I've been off this group for a while whilst I was dealing with my anxiety and depression.
I have been in a relationship for a year, things up until about 4 months ago seemed to be smooth sailing, we were in our love bubble. Then, I changed medication, my anxiety and depression spiked and I blamed it all on external controls that I felt I had no control over. We began fighting a lot, mostly because I picked fights but it's because I didn't feel secure enough in our relationship or in myself to believe that I was the one for him.

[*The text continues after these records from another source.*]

**src/rtl/shift_ctrl_pkg.sv**
```systemverilog
// Shared types and line levels for the serial frame transmitter.
package shift_ctrl_pkg;

  typedef enum logic [2:0] {
    IDLE,
    START,
    DATA,
    PARITY,
    STOP
  } tx_state_t;

  localparam logic IDLE_LEVEL  = 1'b1;
  localparam logic START_LEVEL = 1'b0;
  localparam logic STOP_LEVEL  = 1'b1;

endpackage

```
**src/rtl/shift_tx_ctrl_if.sv**
```systemverilog
// Word handshake plus serial-line status bundle between client and transmitter.
interface shift_tx_ctrl_if #(
  parameter int unsigned WIDTH = 8
);

  logic [WIDTH-1:0] data_in;
  logic             data_valid;
  logic             data_ready;
  logic             serial_out;
  logic             busy;
  logic             done;

  modport master (
    output data_in,
    output data_valid,
    input  data_ready,
    input  serial_out,
    input  busy,
    input  done
  );

  modport slave (
    input  data_in,
    input  data_valid,
    output data_ready,
    output serial_out,
    output busy,
    output done
  );

endinterface

```
**src/rtl/bit_timer.sv**
```systemverilog
// Free-running divide-by-DIV counter; tick marks the last cycle of each serial bit.
module bit_timer #(
  parameter int unsigned DIV = 4
) (
  input  logic clk,
  input  logic rst_n,
  input  logic clear,
  output logic tick
);

  localparam int unsigned CW = (DIV > 1) ? $clog2(DIV) : 1;
  localparam logic [CW-1:0] LAST = CW'(DIV - 1);

  logic [CW-1:0] count_q, count_d;

  // With DIV=1 LAST is 0, so tick is constant and the counter never leaves 0.
  assign tick = (count_q == LAST);

  always_comb begin
    count_d = count_q + 1'b1;
    if (clear || tick) begin
      count_d = '0;
    end
  end

  always_ff @(posedge clk) begin
    if (!rst_n) begin
      count_q <= '0;
    end else begin
      count_q <= count_d;
    end
  end

endmodule

```
**src/rtl/shift_tx_ctrl.sv**
```systemverilog
// Serial frame transmitter: start bit, WIDTH data bits LSB first, stop bit.
// Define SHIFT_TX_PARITY_EN to insert an even-parity bit between data and stop.
module shift_tx_ctrl
  import shift_ctrl_pkg::*;
#(
  parameter int unsigned WIDTH = 8,
  parameter int unsigned DIV   = 4
) (
  input logic           clk,
  input logic           rst_n,
  shift_tx_ctrl_if.slave bus
);

  localparam int unsigned IW = $clog2(WIDTH);
  localparam logic [IW-1:0] LAST_IDX = IW'(WIDTH - 1);

  tx_state_t        state_q, state_d;
  logic [WIDTH-1:0] shift_q, shift_d;
  logic [IW-1:0]    idx_q, idx_d;
  logic             serial_q, serial_d;
  logic             ready_q, ready_d;
  logic             busy_q, busy_d;
  logic             done_q, done_d;
  logic             accept;
  logic             tick;
`ifdef SHIFT_TX_PARITY_EN
  logic             parity_q, parity_d;
`endif

  assign accept = bus.data_valid && ready_q;

  bit_timer #(
    .DIV(DIV)
  ) u_bit_timer (
    .clk  (clk),
    .rst_n(rst_n),
    .clear(accept),
    .tick (tick)
  );

  always_comb begin
    state_d  = state_q;
    shift_d  = shift_q;
    idx_d    = idx_q;
    serial_d = serial_q;
    ready_d  = ready_q;
    busy_d   = busy_q;
    done_d   = 1'b0;
`ifdef SHIFT_TX_PARITY_EN
    parity_d = parity_q;
`endif

    case (state_q)
      IDLE: begin
        serial_d = IDLE_LEVEL;
        if (accept) begin
          state_d  = START;
          shift_d  = bus.data_in;
          idx_d    = '0;
          serial_d = START_LEVEL;
          ready_d  = 1'b0;
          busy_d   = 1'b1;
`ifdef SHIFT_TX_PARITY_EN
          // Parity is taken from the word now because the shift register is consumed.
          parity_d = ^bus.data_in;
`endif
        end
      end
      START: begin
        if (tick) begin
          state_d  = DATA;
          serial_d = shift_q[0];
          idx_d    = '0;
        end
      end
      DATA: begin
        if (tick) begin
          if (idx_q == LAST_IDX) begin
`ifdef SHIFT_TX_PARITY_EN
            state_d  = PARITY;
            serial_d = parity_q;
`else
            state_d  = STOP;
            serial_d = STOP_LEVEL;
`endif
          end else begin
            shift_d  = shift_q >> 1;
            serial_d = shift_q[1];
            idx_d    = idx_q + 1'b1;
          end
        end
      end
`ifdef SHIFT_TX_PARITY_EN
      PARITY: begin
        if (tick) begin
          state_d  = STOP;
          serial_d = STOP_LEVEL;
        end
      end
`endif
      STOP: begin
        if (tick) begin
          state_d  = IDLE;
          serial_d = IDLE_LEVEL;
          ready_d  = 1'b1;
          busy_d   = 1'b0;
          done_d   = 1'b1;
        end
      end
      default: begin
        state_d  = IDLE;
        serial_d = IDLE_LEVEL;
        ready_d  = 1'b1;
        busy_d   = 1'b0;
      end
    endcase
  end

  always_ff @(posedge clk) begin
    if (!rst_n) begin
      state_q  <= IDLE;
      shift_q  <= '0;
      idx_q    <= '0;
      serial_q <= IDLE_LEVEL;
      ready_q  <= 1'b1;
      busy_q   <= 1'b0;
      done_q   <= 1'b0;
`ifdef SHIFT_TX_PARITY_EN
      parity_q <= 1'b0;
`endif
    end else begin
      state_q  <= state_d;
      shift_q  <= shift_d;
      idx_q    <= idx_d;
      serial_q <= serial_d;
      ready_q  <= ready_d;
      busy_q   <= busy_d;
      done_q   <= done_d;
`ifdef SHIFT_TX_PARITY_EN
      parity_q <= parity_d;
`endif
    end
  end

  assign bus.data_ready = ready_q;
  assign bus.serial_out = serial_q;
  assign bus.busy       = busy_q;
  assign bus.done       = done_q;

endmodule

```
**src/flat_wrapper.sv**
```systemverilog
// flat-port wrapper written by rule: the top's interface ports become plain ports
module shift_tx_ctrl_flat import shift_ctrl_pkg::*;
#(
  parameter int unsigned WIDTH = 8,
  parameter int unsigned DIV   = 4
)
  (clk, rst_n, bus_data_in, bus_data_valid, bus_data_ready, bus_serial_out, bus_busy, bus_done);
  shift_tx_ctrl_if #(.WIDTH(WIDTH)) bus_i ();
  input logic clk;
  input logic rst_n;
  input wire logic [$bits(bus_i.data_in)-1:0] bus_data_in;
  input wire logic [$bits(bus_i.data_valid)-1:0] bus_data_valid;
  output wire logic [$bits(bus_i.data_ready)-1:0] bus_data_ready;
  output wire logic [$bits(bus_i.serial_out)-1:0] bus_serial_out;
  output wire logic [$bits(bus_i.busy)-1:0] bus_busy;
  output wire logic [$bits(bus_i.done)-1:0] bus_done;
  assign bus_i.data_in = bus_data_in;
  assign bus_i.data_valid = bus_data_valid;
  assign bus_data_ready = bus_i.data_ready;
  assign bus_serial_out = bus_i.serial_out;
  assign bus_busy = bus_i.busy;
  assign bus_done = bus_i.done;
  shift_tx_ctrl #(.WIDTH(WIDTH), .DIV(DIV)) u_core (.clk(clk), .rst_n(rst_n), .bus(bus_i));
endmodule
```
$ cat config.mk
export PLATFORM = sky130hd
export DESIGN_NAME = hour_disp_scan
export DESIGN_NICKNAME = d
export VERILOG_FILES = /design/src/rtl/hour_disp_scan.sv
export SDC_FILE = /design/constraint.sdc
export NUM_CORES = 1
export LEC_CHECK = 0
export CORE_MARGIN = 1
export CORE_UTILIZATION = 35
export CTS_CLUSTER_SIZE = 16
export DETAILED_ROUTE_END_ITERATION = 8
export SLEW_MARGIN = 0
export SYNTH_ARGS = -nofsm -noshare
export SYNTH_HDL_FRONTEND = slang
export SYNTH_SLANG_ARGS = --single-unit
$ cat constraint.sdc
create_clock -name in_clk -period 4.12 [get_ports in_clk]
set_input_delay 0.824 -clock in_clk [delete_from_list [all_inputs] [get_ports in_clk]]
set_output_delay 0.824 -clock in_clk [all_outputs]
set_load 0.01 [all_outputs]
===== src/rtl/clb_cfg_loader.sv =====
// clb_cfg_loader: bit-serial configuration loader and output stage for a
// single 2-input LUT CLB. A frame is shifted in LSB first (lut[3:0], use_ff,
// ff_init and, with parity enabled, an even-parity bit), checked, and then
// committed to the active configuration that drives the LUT and its output flop.
//
// Optional feature macro: CLB_CFG_PARITY_EN
//   defined   -> 7-bit frame with even parity over all bits; bad frames set cfg_err
//   undefined -> 6-bit frame, every frame commits, cfg_err stays 0
//
// Pad handshake: a bit is transferred on every rising edge where cfg_valid=1
// while a frame is open (SHIFT, or IDLE/SHIFT together with cfg_start);
// cfg_valid=0 is a stall with no timeout. There is no ready back-pressure:
// the loader accepts a bit in every cycle it is offered one.
module clb_cfg_loader #(
  parameter int FRAME_DATA_BITS = 6
) (
  input  logic        clk_i,
  input  logic        rst_ni,
  input  logic [16:0] ui_PAD2CORE,
  output logic [16:0] uo_CORE2PAD
);

`ifdef CLB_CFG_PARITY_EN
  localparam int FRAME_BITS = FRAME_DATA_BITS + 1;
`else
  localparam int FRAME_BITS = FRAME_DATA_BITS;
`endif
  localparam int CNT_W = 3;

  typedef enum logic [1:0] {
    S_IDLE  = 2'd0,
    S_SHIFT = 2'd1,
    S_CHECK = 2'd2
  } state_t;

  // Pad inputs
  logic w_a;
  logic w_b;
  logic w_valid;
  logic w_bit;
  logic w_start;

  assign w_a     = ui_PAD2CORE[0];
  assign w_b     = ui_PAD2CORE[1];
  assign w_valid = ui_PAD2CORE[2];
  assign w_bit   = ui_PAD2CORE[3];
  assign w_start = ui_PAD2CORE[4];

  // Loader state
  state_t                  r_state;
  logic [CNT_W-1:0]        r_cnt;
  logic [FRAME_BITS-1:0]   r_sr;
  logic                    r_done;
  logic                    r_err;

  // Active configuration
  logic [3:0]              r_lut;
  logic                    r_use_ff;
  logic                    r_ff_init;
  logic                    r_ff_q;

  logic w_lut_out;
  logic w_last_bit;
  logic w_frame_ok;
  logic w_commit;
  logic w_busy;
  logic w_y;
  logic w_unused;

  // LUT index is {A,B}: A selects the upper half of the truth table.
  assign w_lut_out  = r_lut[{w_a, w_b}];
  assign w_last_bit = (r_cnt == CNT_W'(FRAME_BITS - 1));

`ifdef CLB_CFG_PARITY_EN
  // Even parity across data and parity bit: an odd total marks a corrupt frame.
  assign w_frame_ok = ~(^r_sr);
`else
  assign w_frame_ok = 1'b1;
`endif

  assign w_commit = (r_state == S_CHECK) && w_frame_ok;
  assign w_busy   = (r_state != S_IDLE);
  assign w_y      = r_use_ff ? r_ff_q : w_lut_out;

  // Upper pad bits carry nothing; the stored ff_init is only observable via ff_q.
  assign w_unused = ^{ui_PAD2CORE[16:5], r_ff_init};

  // Frame FSM: start/restart, serial shift, one-cycle check with done/err flags.
  always_ff @(posedge clk_i or negedge rst_ni) begin
    if (!rst_ni) begin
      r_state <= S_IDLE;
      r_cnt   <= '0;
      r_sr    <= '0;
      r_done  <= 1'b0;
      r_err   <= 1'b0;
    end else begin
      r_done <= 1'b0;
      case (r_state)
        S_IDLE, S_SHIFT: begin
          if (w_start) begin
            // Open (or reopen) a frame; a coincident valid bit becomes bit 0.
            r_state <= S_SHIFT;
            r_err   <= 1'b0;
            if (w_valid) begin
              r_cnt <= CNT_W'(1);
              r_sr  <= {w_bit, {(FRAME_BITS-1){1'b0}}};
            end else begin
              r_cnt <= '0;
              r_sr  <= '0;
            end
          end else if ((r_state == S_SHIFT) && w_valid) begin
            // LSB first: new bit enters at the top, frame bit 0 ends in r_sr[0].
            r_sr  <= {w_bit, r_sr[FRAME_BITS-1:1]};
            r_cnt <= r_cnt + CNT_W'(1);
            if (w_last_bit) begin
              r_state <= S_CHECK;
              r_done  <= 1'b1;
            end
          end
        end
        S_CHECK: begin
          // cfg_start is ignored here; the frame buffer is cleared on the way out.
          r_state <= S_IDLE;
          r_cnt   <= '0;
          r_sr    <= '0;
          if (!w_frame_ok) r_err <= 1'b1;
        end
        default: begin
          r_state <= S_IDLE;
        end
      endcase
    end
  end

  // Active config commit and output flop; the flop takes ff_init on commit.
  always_ff @(posedge clk_i or negedge rst_ni) begin
    if (!rst_ni) begin
      r_lut     <= 4'b1000;
      r_use_ff  <= 1'b0;
      r_ff_init <= 1'b0;
      r_ff_q    <= 1'b0;
    end else if (w_commit) begin
      r_lut     <= r_sr[3:0];
      r_use_ff  <= r_sr[4];
      r_ff_init <= r_sr[5];
      r_ff_q    <= r_sr[5];
    end else begin
      r_ff_q    <= w_lut_out;
    end
  end

  assign uo_CORE2PAD = {7'b0, r_ff_q, r_use_ff, r_lut, r_err, r_done, w_busy, w_y};

endmodule
## src/rtl/ondra_audio_mixer.sv

```systemverilog
// rtl/ondra_audio_mixer.sv - time-multiplexed gain/mute audio mixer with saturation
// One channel is accumulated per clk_sys cycle; one registered sample is emitted per accepted sample_ce.
module ondra_audio_mixer #(
   parameter int NUM_CH     = 4,
   parameter int IN_W       = 14,
   parameter int GAIN_W     = 4,
   parameter int SHIFT      = 4,
   parameter int OUT_W      = 16,
   parameter bit SIGNED_OUT = 1'b0
) (
   input  logic                     clk_sys,
   input  logic                     reset,
   input  logic                     sample_ce,
   input  logic [NUM_CH*IN_W-1:0]   ch_data,
   input  logic [NUM_CH*GAIN_W-1:0] ch_gain,
   input  logic [NUM_CH-1:0]        ch_mute,
   output logic [OUT_W-1:0]         audio_out,
   output logic                     audio_valid,
   output logic                     busy,
   output logic                     clip,
   output logic                     overrun
);

   localparam int EXT_W  = (NUM_CH > 1) ? $clog2(NUM_CH) : 1;
   localparam int PROD_W = IN_W + GAIN_W;
   localparam int ACC_W  = PROD_W + EXT_W;
   localparam int IDX_W  = EXT_W;
   // Widen the shifted sum so the saturation test always has at least one bit above OUT_W.
   localparam int SAT_W  = (ACC_W > OUT_W) ? ACC_W : OUT_W + 1;
   localparam logic [OUT_W-1:0] MSB_MASK = SIGNED_OUT ? (OUT_W'(1) << (OUT_W - 1)) : '0;

   typedef enum logic [1:0] {S_IDLE, S_ACC, S_OUT} state_t;

   state_t              r_state;
   state_t              w_next;
   logic [IN_W-1:0]     r_data [NUM_CH];
   logic [GAIN_W-1:0]   r_gain [NUM_CH];
   logic [NUM_CH-1:0]   r_mute;
   logic [IDX_W-1:0]    r_idx;
   logic [ACC_W-1:0]    r_acc;
   logic [OUT_W-1:0]    r_audio_out;
   logic                r_valid;
   logic                r_clip;
   logic                r_overrun;

   logic                w_load;
   logic                w_acc_en;
   logic                w_emit;
   logic                w_last;
   logic                w_ovr_set;
   logic [PROD_W-1:0]   w_prod;
   logic [PROD_W-1:0]   w_term;
   logic [SAT_W-1:0]    w_shifted;
   logic                w_sat;
   logic [OUT_W-1:0]    w_sample;

   always_ff @(posedge clk_sys or posedge reset) begin
      if (reset) r_state <= S_IDLE;
      else       r_state <= w_next;
   end

   always_comb begin
      w_next = r_state;
      case (r_state)
         S_IDLE:  if (sample_ce) w_next = S_ACC;
         S_ACC:   if (w_last)    w_next = S_OUT;
         S_OUT:                  w_next = S_IDLE;
         default:                w_next = S_IDLE;
      endcase
   end

   always_comb begin
      w_load    = 1'b0;
      w_acc_en  = 1'b0;
      w_emit    = 1'b0;
      w_ovr_set = 1'b0;
      case (r_state)
         S_IDLE:  w_load = sample_ce;
         S_ACC: begin
            w_acc_en  = 1'b1;
            w_ovr_set = sample_ce;
         end
         S_OUT: begin
            w_emit    = 1'b1;
            w_ovr_set = sample_ce;
         end
         default: ;
      endcase
   end

   assign w_last    = (r_idx == IDX_W'(NUM_CH - 1));
   assign w_prod    = PROD_W'(r_data[r_idx]) * PROD_W'(r_gain[r_idx]);
   assign w_term    = r_mute[r_idx] ? '0 : w_prod;
   assign w_shifted = SAT_W'(r_acc >> SHIFT);
   assign w_sat     = |w_shifted[SAT_W-1:OUT_W];
   assign w_sample  = (w_sat ? {OUT_W{1'b1}} : w_shifted[OUT_W-1:0]) ^ MSB_MASK;

   // Snapshot registers isolate the round from input changes after the accepting edge.
   always_ff @(posedge clk_sys or posedge reset) begin
      if (reset) begin
         for (int i = 0; i < NUM_CH; i++) begin
            r_data[i] <= '0;
            r_gain[i] <= '0;
         end
         r_mute <= '0;
         r_idx  <= '0;
         r_acc  <= '0;
      end else if (w_load) begin
         for (int i = 0; i < NUM_CH; i++) begin
            r_data[i] <= ch_data[i*IN_W +: IN_W];
            r_gain[i] <= ch_gain[i*GAIN_W +: GAIN_W];
         end
         r_mute <= ch_mute;
         r_idx  <= '0;
         r_acc  <= '0;
      end else if (w_acc_en) begin
         r_acc <= r_acc + ACC_W'(w_term);
         if (!w_last) r_idx <= r_idx + 1'b1;
      end
   end

   always_ff @(posedge clk_sys or posedge reset) begin
      if (reset) begin
         r_audio_out <= '0;
         r_valid     <= 1'b0;
         r_clip      <= 1'b0;
         r_overrun   <= 1'b0;
      end else begin
         r_valid <= w_emit;
         if (w_emit) begin
            r_audio_out <= w_sample;
            r_clip      <= w_sat;
         end
         if (w_ovr_set) r_overrun <= 1'b1;
      end
   end

   assign audio_out   = r_audio_out;
   assign audio_valid = r_valid;
   assign clip        = r_clip;
   assign overrun     = r_overrun;
   assign busy        = (r_state != S_IDLE);

endmodule

```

Fast forward to three weeks ago, I kept having panic attacks when I was with my boyfriend to the point that I was unable to function for 2 days afterward. I would sit there thinking, "Why am I like this? Why do I keep doing this? Why can't I be secure in this relationship? Is everything alright?" I decided to get a break from talking to him, seeing him check if it was him or I that was the cause of the issues. How is it that the man I am so in love with also causes me the greatest internal struggle? The man I picture the rest of my life with caused me to be the smallest version of myself?
After 2 weeks, we saw each other and the panic attacks and tears just erupted again. I decided that this was my body telling me I needed to take a break from being a girlfriend, I needed to look after myself. But, how do I even begin doing that? How do I know that being single is the right move?
How do you begin to be ready for a relationship when you can't even love yourself, or know how to begin loving yourself?